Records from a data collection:
----
## src/rtl/oask_pkg.sv

```systemverilog
// package: constants and carrier types for operand addressing and skip timing
package oask_pkg;

	// ==========================================================
	// register map (byte addresses)
	localparam logic [11:0] ADDR_CTRL    = 12'h000;
	localparam logic [11:0] ADDR_OPCODE  = 12'h004;
	localparam logic [11:0] ADDR_PC      = 12'h008;
	localparam logic [11:0] ADDR_RESULT  = 12'h00C;
	localparam logic [11:0] ADDR_SKIP    = 12'h010;

	// ==========================================================
	// control register fields
	localparam int CTRL_MBE_BIT    = 0;
	localparam int CTRL_MBS_LSB    = 4;
	localparam int CTRL_ENH_BIT    = 8;
	localparam int CTRL_PCC_LSB    = 12;
	localparam int CTRL_BIG_BIT    = 16;
	localparam logic [31:0] CTRL_RESET = 32'h0000_0000;

	// ==========================================================
	// data memory areas
	localparam logic [3:0]  BANK0          = 4'h0;
	localparam logic [3:0]  BANK1          = 4'h1;
	localparam logic [3:0]  BANK15         = 4'hF;
	localparam logic [7:0]  LOW_DIRECT_MAX = 8'h7F;
	localparam logic [11:0] FMEM_LO_BASE   = 12'hFB0;
	localparam logic [11:0] FMEM_HI_BASE   = 12'hFF0;
	localparam logic [11:0] PMEM_BASE      = 12'hFC0;

	// ==========================================================
	// program memory areas
	localparam logic [12:0] TADDR_MIN = 13'h0020;
	localparam logic [12:0] TADDR_MAX = 13'h007F;
	localparam int REL_BACK_MAX = 15;
	localparam int REL_FWD_MIN  = 2;
	localparam int REL_FWD_MAX  = 16;

	// ==========================================================
	// skip penalty cycles
	localparam logic [1:0] SKIP_NONE  = 2'd0;
	localparam logic [1:0] SKIP_SHORT = 2'd1;
	localparam logic [1:0] SKIP_LONG  = 2'd2;

	// ==========================================================
	// operand kinds presented to the decoder
	typedef enum logic [3:0] {
		OASK_OP_REG, OASK_OP_NON_ACCUMULATOR_REGISTER, OASK_OP_RPX, OASK_OP_RPX1,
		OASK_OP_IND, OASK_OP_IND1, OASK_OP_MEM, OASK_OP_FMEM,
		OASK_OP_PMEM, OASK_OP_ADDR, OASK_OP_EXTENDED_ABSOLUTE_OPERAND, OASK_OP_CADDR,
		OASK_OP_FADDR, OASK_OP_TADDR, OASK_OP_REL, OASK_OP_IMM
	} oask_kind_t;

	// decoded operand result
	typedef struct packed {
		logic        legal;
		logic [3:0]  bank;
		logic [12:0] addr;
		logic [3:0]  nibble;
		logic [7:0]  byte_imm;
		logic [1:0]  bitsel;
		logic [2:0]  regsel;
	} oask_result_t;

endpackage : oask_pkg

```

## src/rtl/oask_skip_timer.sv

```systemverilog
// skip timer: counts the extra machine cycles of a skipped instruction
`timescale 1ns/10ps
module oask_skip_timer (
	input  wire logic       pclk,
	input  wire logic       presetn,
	input  wire logic       start,
	input  wire logic       taken,
	input  wire logic       three_byte,
	output logic            busy,
	output logic [1:0]      penalty,
	output logic            done
);
	logic [1:0] remain;
	wire  [1:0] next_penalty;

	// pick the penalty: no skip costs nothing, long forms cost two
	assign next_penalty = !taken ? oask_pkg::SKIP_NONE :
		(three_byte ? oask_pkg::SKIP_LONG : oask_pkg::SKIP_SHORT);
	assign busy = (remain != 2'd0);

	// one count per pclk edge, each edge is one machine cycle
	always_ff @(posedge pclk or negedge presetn) begin
		if (!presetn) begin
			remain  <= 2'd0;
			penalty <= 2'd0;
			done    <= 1'b0;
		end else begin
			done <= 1'b0;
			if (start && !busy) begin
				penalty <= next_penalty;
				remain  <= next_penalty;
				done    <= (next_penalty == 2'd0);
			end else if (busy) begin
				remain <= remain - 2'd1;
				done   <= (remain == 2'd1);
			end
		end
	end
endmodule : oask_skip_timer

```

## src/rtl/oask_decoder.sv

```systemverilog
// operand addressing and skip timing decoder with apb register access
//
// Behaviour
// (RULE1) skip costs 0, 1 or 2 cycles
// (RULE2) only long branch and call forms are three-byte
// (RULE3) indirect bank is enable gating select
// (RULE4) direct bank: low half 0, high 15 (the code uses the select instead when enable is set)
// (RULE5) de and dl pointers always bank 0
// (RULE6) fixed and port bits always bank 15
// (RULE7) fixed bits only fb0-fbf, ff0-fff
// (RULE8) port bits only fc0-fff
// (RULE9) software keeps pair-wide direct address even
// (RULE10) accept nibble, byte and bit fields
// (RULE11) restricted register excludes accumulator
// (RULE12) restricted pair excludes primary accumulator pair
// (RULE13) pointer set hl, hl+, hl-, de, dl
// (RULE14) a, xa and carry are accumulators
// (RULE15) call table 0020-007f, even only
// (RULE16) short call eleven bits wide
// (RULE17) in-page branch twelve bits plus pc12
// (RULE18) relative targets -15..-1 and +2..+16
// (RULE19) extended absolute only in enhanced mode
// (RULE20) one machine cycle per clock
// (RULE21) skipped bytes change nothing, pc advances
//
// Chosen here: the APB interface to the registers and the register addresses.
`timescale 1ns/10ps
module oask_decoder #(
	parameter int PC_WIDTH = 13
) (
	input  wire logic        pclk,
	input  wire logic        presetn,
	input  wire logic        psel,
	input  wire logic        penable,
	input  wire logic        pwrite,
	input  wire logic [11:0] paddr,
	input  wire logic [31:0] pwdata,
	output logic      [31:0] prdata,
	output logic             pready,
	output logic             pslverr
);
	// ==========================================================
	// apb decode
	logic [31:0]         ctrl;
	logic [31:0]         opcode;
	logic [PC_WIDTH-1:0] pc;
	oask_pkg::oask_result_t result;
	logic                pair_odd;

	wire acc      = psel && penable;
	wire wr       = acc && pwrite;
	wire hit_ctrl = (paddr == oask_pkg::ADDR_CTRL);
	wire hit_op   = (paddr == oask_pkg::ADDR_OPCODE);
	wire hit_pc   = (paddr == oask_pkg::ADDR_PC);
	wire hit_res  = (paddr == oask_pkg::ADDR_RESULT);
	wire hit_skip = (paddr == oask_pkg::ADDR_SKIP);
	wire mapped   = hit_ctrl | hit_op | hit_pc | hit_res | hit_skip;

	assign pready  = 1'b1;
	assign pslverr = acc && !mapped;

	// control fields
	wire       data_bank_enable_flag = ctrl[oask_pkg::CTRL_MBE_BIT];
	wire [3:0] data_bank_select_reg  = ctrl[oask_pkg::CTRL_MBS_LSB +: 4];
	wire       enhanced_instruction_mode = ctrl[oask_pkg::CTRL_ENH_BIT];
	wire [1:0] cpu_clock_select_reg  = ctrl[oask_pkg::CTRL_PCC_LSB +: 2];
	wire       big_rom               = ctrl[oask_pkg::CTRL_BIG_BIT];

	// opcode fields: kind, selector and operand value
	wire [3:0]  kind_raw = opcode[31:28];
	wire [2:0]  sel      = opcode[26:24];
	wire [12:0] val      = opcode[12:0];
	wire        skip_req = opcode[27];
	wire        next_long = opcode[23];
	oask_pkg::oask_kind_t kind;
	assign kind = oask_pkg::oask_kind_t'(kind_raw);

	// ==========================================================
	// bank helper, used by the indirect decode only
	function automatic logic [3:0] gated_bank(input logic en,
		input logic [3:0] s);
		gated_bank = en ? s : oask_pkg::BANK0;
	endfunction : gated_bank

	function automatic logic bank_ok(input logic [3:0] b);
		bank_ok = (b == oask_pkg::BANK0) || (b == oask_pkg::BANK1) ||
			(b == oask_pkg::BANK15);
	endfunction : bank_ok

	// (RULE3) indirect bank gated by enable
	wire [3:0] ind_bank = gated_bank(data_bank_enable_flag,
		data_bank_select_reg);
	// (RULE4) direct bank from address half, or from select when enable set
	wire [3:0] dir_bank = data_bank_enable_flag ? data_bank_select_reg :
		((val[7:0] <= oask_pkg::LOW_DIRECT_MAX) ? oask_pkg::BANK0 :
		oask_pkg::BANK15);
	wire [11:0] dir_addr = {dir_bank, val[7:0]};

	// (RULE7) fixed-bit area check
	wire [11:0] fmem_a  = {4'hF, val[7:0]};
	wire fmem_ok = (fmem_a[11:4] == oask_pkg::FMEM_LO_BASE[11:4]) ||
		(fmem_a[11:4] == oask_pkg::FMEM_HI_BASE[11:4]);
	// (RULE8) port-bit area check
	wire pmem_ok = (fmem_a[11:6] == oask_pkg::PMEM_BASE[11:6]);

	// (RULE15) call table range and alignment
	wire taddr_ok = (val >= oask_pkg::TADDR_MIN) &&
		(val <= oask_pkg::TADDR_MAX) && !val[0];

	// (RULE18) relative offset: 5-bit signed, 0 and +1 decoded but illegal
	// code 10h would be -16, never legal, so it carries +16 instead
	wire signed [5:0] rel_off = (val[4:0] == 5'h10) ? 6'sd16 :
		$signed({val[4], val[4:0]});
	wire rel_ok = (rel_off >= -6'sd15 && rel_off <= -6'sd1) ||
		(rel_off >= 6'sd2 && rel_off <= 6'sd16);
	wire [12:0] rel_tgt = pc[12:0] + 13'($signed(rel_off));

	// (RULE17) in-page target keeps pc bit 12 on large parts
	wire [12:0] page_tgt = {big_rom & pc[12], val[11:0]};

	// ==========================================================
	// operand decode
	always_comb begin
		result = '0;
		result.nibble   = val[3:0];
		result.byte_imm = val[7:0];
		// (RULE10) bit selector in a nibble
		result.bitsel   = val[9:8];
		case (kind)
			oask_pkg::OASK_OP_REG: begin
				result.legal  = 1'b1;
				result.regsel = sel;
			end
			// (RULE11) code 1 is the accumulator, excluded
			oask_pkg::OASK_OP_NON_ACCUMULATOR_REGISTER: begin
				result.legal  = (sel != 3'd1);
				result.regsel = sel;
			end
			// (RULE12) pairs 0-3 primary, 4-7 alternate bank
			oask_pkg::OASK_OP_RPX: begin
				result.legal  = 1'b1;
				result.regsel = sel;
			end
			oask_pkg::OASK_OP_RPX1: begin
				result.legal  = (sel != 3'd0);
				result.regsel = sel;
			end
			// (RULE13) pointers 0..4; (RULE5) de/dl use bank 0
			oask_pkg::OASK_OP_IND: begin
				result.legal  = (sel <= 3'd4) && bank_ok(ind_bank);
				result.regsel = sel;
				result.bank   = (sel >= 3'd3) ? oask_pkg::BANK0 : ind_bank;
			end
			oask_pkg::OASK_OP_IND1: begin
				result.legal  = (sel == 3'd3) || (sel == 3'd4);
				result.regsel = sel;
				result.bank   = oask_pkg::BANK0;
			end
			oask_pkg::OASK_OP_MEM: begin
				result.legal = bank_ok(dir_bank);
				result.bank  = dir_bank;
				result.addr  = {1'b0, dir_addr};
			end
			// (RULE6) bit areas pinned to bank 15
			oask_pkg::OASK_OP_FMEM: begin
				result.legal = fmem_ok;
				result.bank  = oask_pkg::BANK15;
				result.addr  = {1'b0, fmem_a};
			end
			oask_pkg::OASK_OP_PMEM: begin
				result.legal = pmem_ok;
				result.bank  = oask_pkg::BANK15;
				result.addr  = {1'b0, fmem_a};
			end
			oask_pkg::OASK_OP_ADDR: begin
				result.legal = big_rom || !val[12];
				result.addr  = val;
			end
			// (RULE19) extended absolute needs enhanced mode
			oask_pkg::OASK_OP_EXTENDED_ABSOLUTE_OPERAND: begin
				result.legal = enhanced_instruction_mode &&
					(big_rom || !val[12]);
				result.addr  = val;
			end
			oask_pkg::OASK_OP_CADDR: begin
				result.legal = 1'b1;
				result.addr  = page_tgt;
			end
			// (RULE16) eleven-bit short call
			oask_pkg::OASK_OP_FADDR: begin
				result.legal = (val[12:11] == 2'b00);
				result.addr  = {2'b00, val[10:0]};
			end
			oask_pkg::OASK_OP_TADDR: begin
				result.legal = taddr_ok;
				result.addr  = val;
			end
			oask_pkg::OASK_OP_REL: begin
				result.legal = rel_ok;
				result.addr  = rel_tgt;
			end
			default: begin
				// (RULE14) immediates feed a, xa or carry
				result.legal = 1'b1;
			end
		endcase
	end

	// (RULE9) flag odd pair-wide direct address, software must avoid
	assign pair_odd = (kind == oask_pkg::OASK_OP_MEM) && val[0];

	// ==========================================================
	// skip timing
	logic       skip_busy;
	logic [1:0] skip_pen;
	logic       skip_done;
	logic       skip_pend;
	logic [PC_WIDTH-1:0] skip_bytes;
	wire start = skip_pend && !skip_busy;

	// (RULE2) opcode bit 23 marks the long branch/call forms
	// (RULE1) penalty chosen inside the timer
	// (RULE20) one count per pclk period
	oask_skip_timer u_skip (
		.pclk       (pclk),
		.presetn    (presetn),
		.start      (start),
		.taken      (skip_req),
		.three_byte (next_long),
		.busy       (skip_busy),
		.penalty    (skip_pen),
		.done       (skip_done)
	);

	// write a 1 to skip register to launch a skip of next instruction
	always_ff @(posedge pclk or negedge presetn) begin
		if (!presetn) begin
			skip_pend <= 1'b0;
		end else begin
			skip_pend <= wr && hit_skip && pwdata[0];
		end
	end

	// bytes to discard: 3 for long forms, else 1 or 2 by opcode bit 22
	assign skip_bytes = next_long ? PC_WIDTH'(3) :
		(opcode[22] ? PC_WIDTH'(2) : PC_WIDTH'(1));

	// ==========================================================
	// registers
	always_ff @(posedge pclk or negedge presetn) begin
		if (!presetn) begin
			ctrl   <= oask_pkg::CTRL_RESET;
			opcode <= 32'h0000_0000;
			pc     <= '0;
		end else begin
			if (wr && hit_ctrl)
				ctrl <= pwdata;
			if (wr && hit_op)
				opcode <= pwdata;
			// (RULE21) skip only advances pc, nothing else changes
			if (wr && hit_pc)
				pc <= pwdata[PC_WIDTH-1:0];
			else if (start && skip_req)
				pc <= pc + skip_bytes;
		end
	end

	// read mux, combinational data
	wire [31:0] rd_res = {pair_odd, 2'b00, result.legal, result.bank,
		result.bitsel, result.regsel, 6'd0, result.addr};
	wire [31:0] rd_val = hit_ctrl ? ctrl : hit_op ? opcode :
		hit_pc ? 32'(pc) : hit_res ? rd_res :
		hit_skip ? {26'd0, cpu_clock_select_reg, skip_pen, skip_done,
		skip_busy} : 32'h0000_0000;
	assign prdata = rd_val;

	// ==========================================================
	// checks
	a_direct_low_bank: assert property (@(posedge pclk) disable iff
		(!presetn) (kind == oask_pkg::OASK_OP_MEM &&
		!data_bank_enable_flag && val[7:0] <= 8'h7F) |->
		result.bank == 4'h0) else $error("direct low bank wrong"); // RULE4
	a_dedl_bank: assert property (@(posedge pclk) disable iff (!presetn)
		(kind == oask_pkg::OASK_OP_IND1) |-> result.bank == 4'h0)
		else $error("de/dl bank not zero"); // RULE5
	a_bit_bank: assert property (@(posedge pclk) disable iff (!presetn)
		(kind == oask_pkg::OASK_OP_PMEM) |-> result.bank == 4'hF)
		else $error("port bit bank not 15"); // RULE6
	a_non_accumulator_register_noacc: assert property (@(posedge pclk) disable iff (!presetn)
		(kind == oask_pkg::OASK_OP_NON_ACCUMULATOR_REGISTER && sel == 3'd1) |-> !result.legal)
		else $error("accumulator accepted"); // RULE11
	a_rel_zero: assert property (@(posedge pclk) disable iff (!presetn)
		(kind == oask_pkg::OASK_OP_REL && val[4:0] <= 5'd1) |->
		!result.legal) else $error("rel 0/+1 accepted"); // RULE18
	a_taddr_odd: assert property (@(posedge pclk) disable iff (!presetn)
		(kind == oask_pkg::OASK_OP_TADDR && val[0]) |-> !result.legal)
		else $error("odd call table accepted"); // RULE15
	a_extended_absolute_operand_mode: assert property (@(posedge pclk) disable iff (!presetn)
		(kind == oask_pkg::OASK_OP_EXTENDED_ABSOLUTE_OPERAND && !enhanced_instruction_mode)
		|-> !result.legal) else $error("extended_absolute_operand in compat"); // RULE19
	a_long_skip: assert property (@(posedge pclk) disable iff (!presetn)
		(start && skip_req && next_long) |=> skip_busy ##1 skip_busy
		##1 !skip_busy) else $error("long skip not 2"); // RULE1
endmodule : oask_decoder

```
----
## What you should do
Consider the entries above and return each line with the string "control".

## Output of the exercise
	// control register fields
	// control fields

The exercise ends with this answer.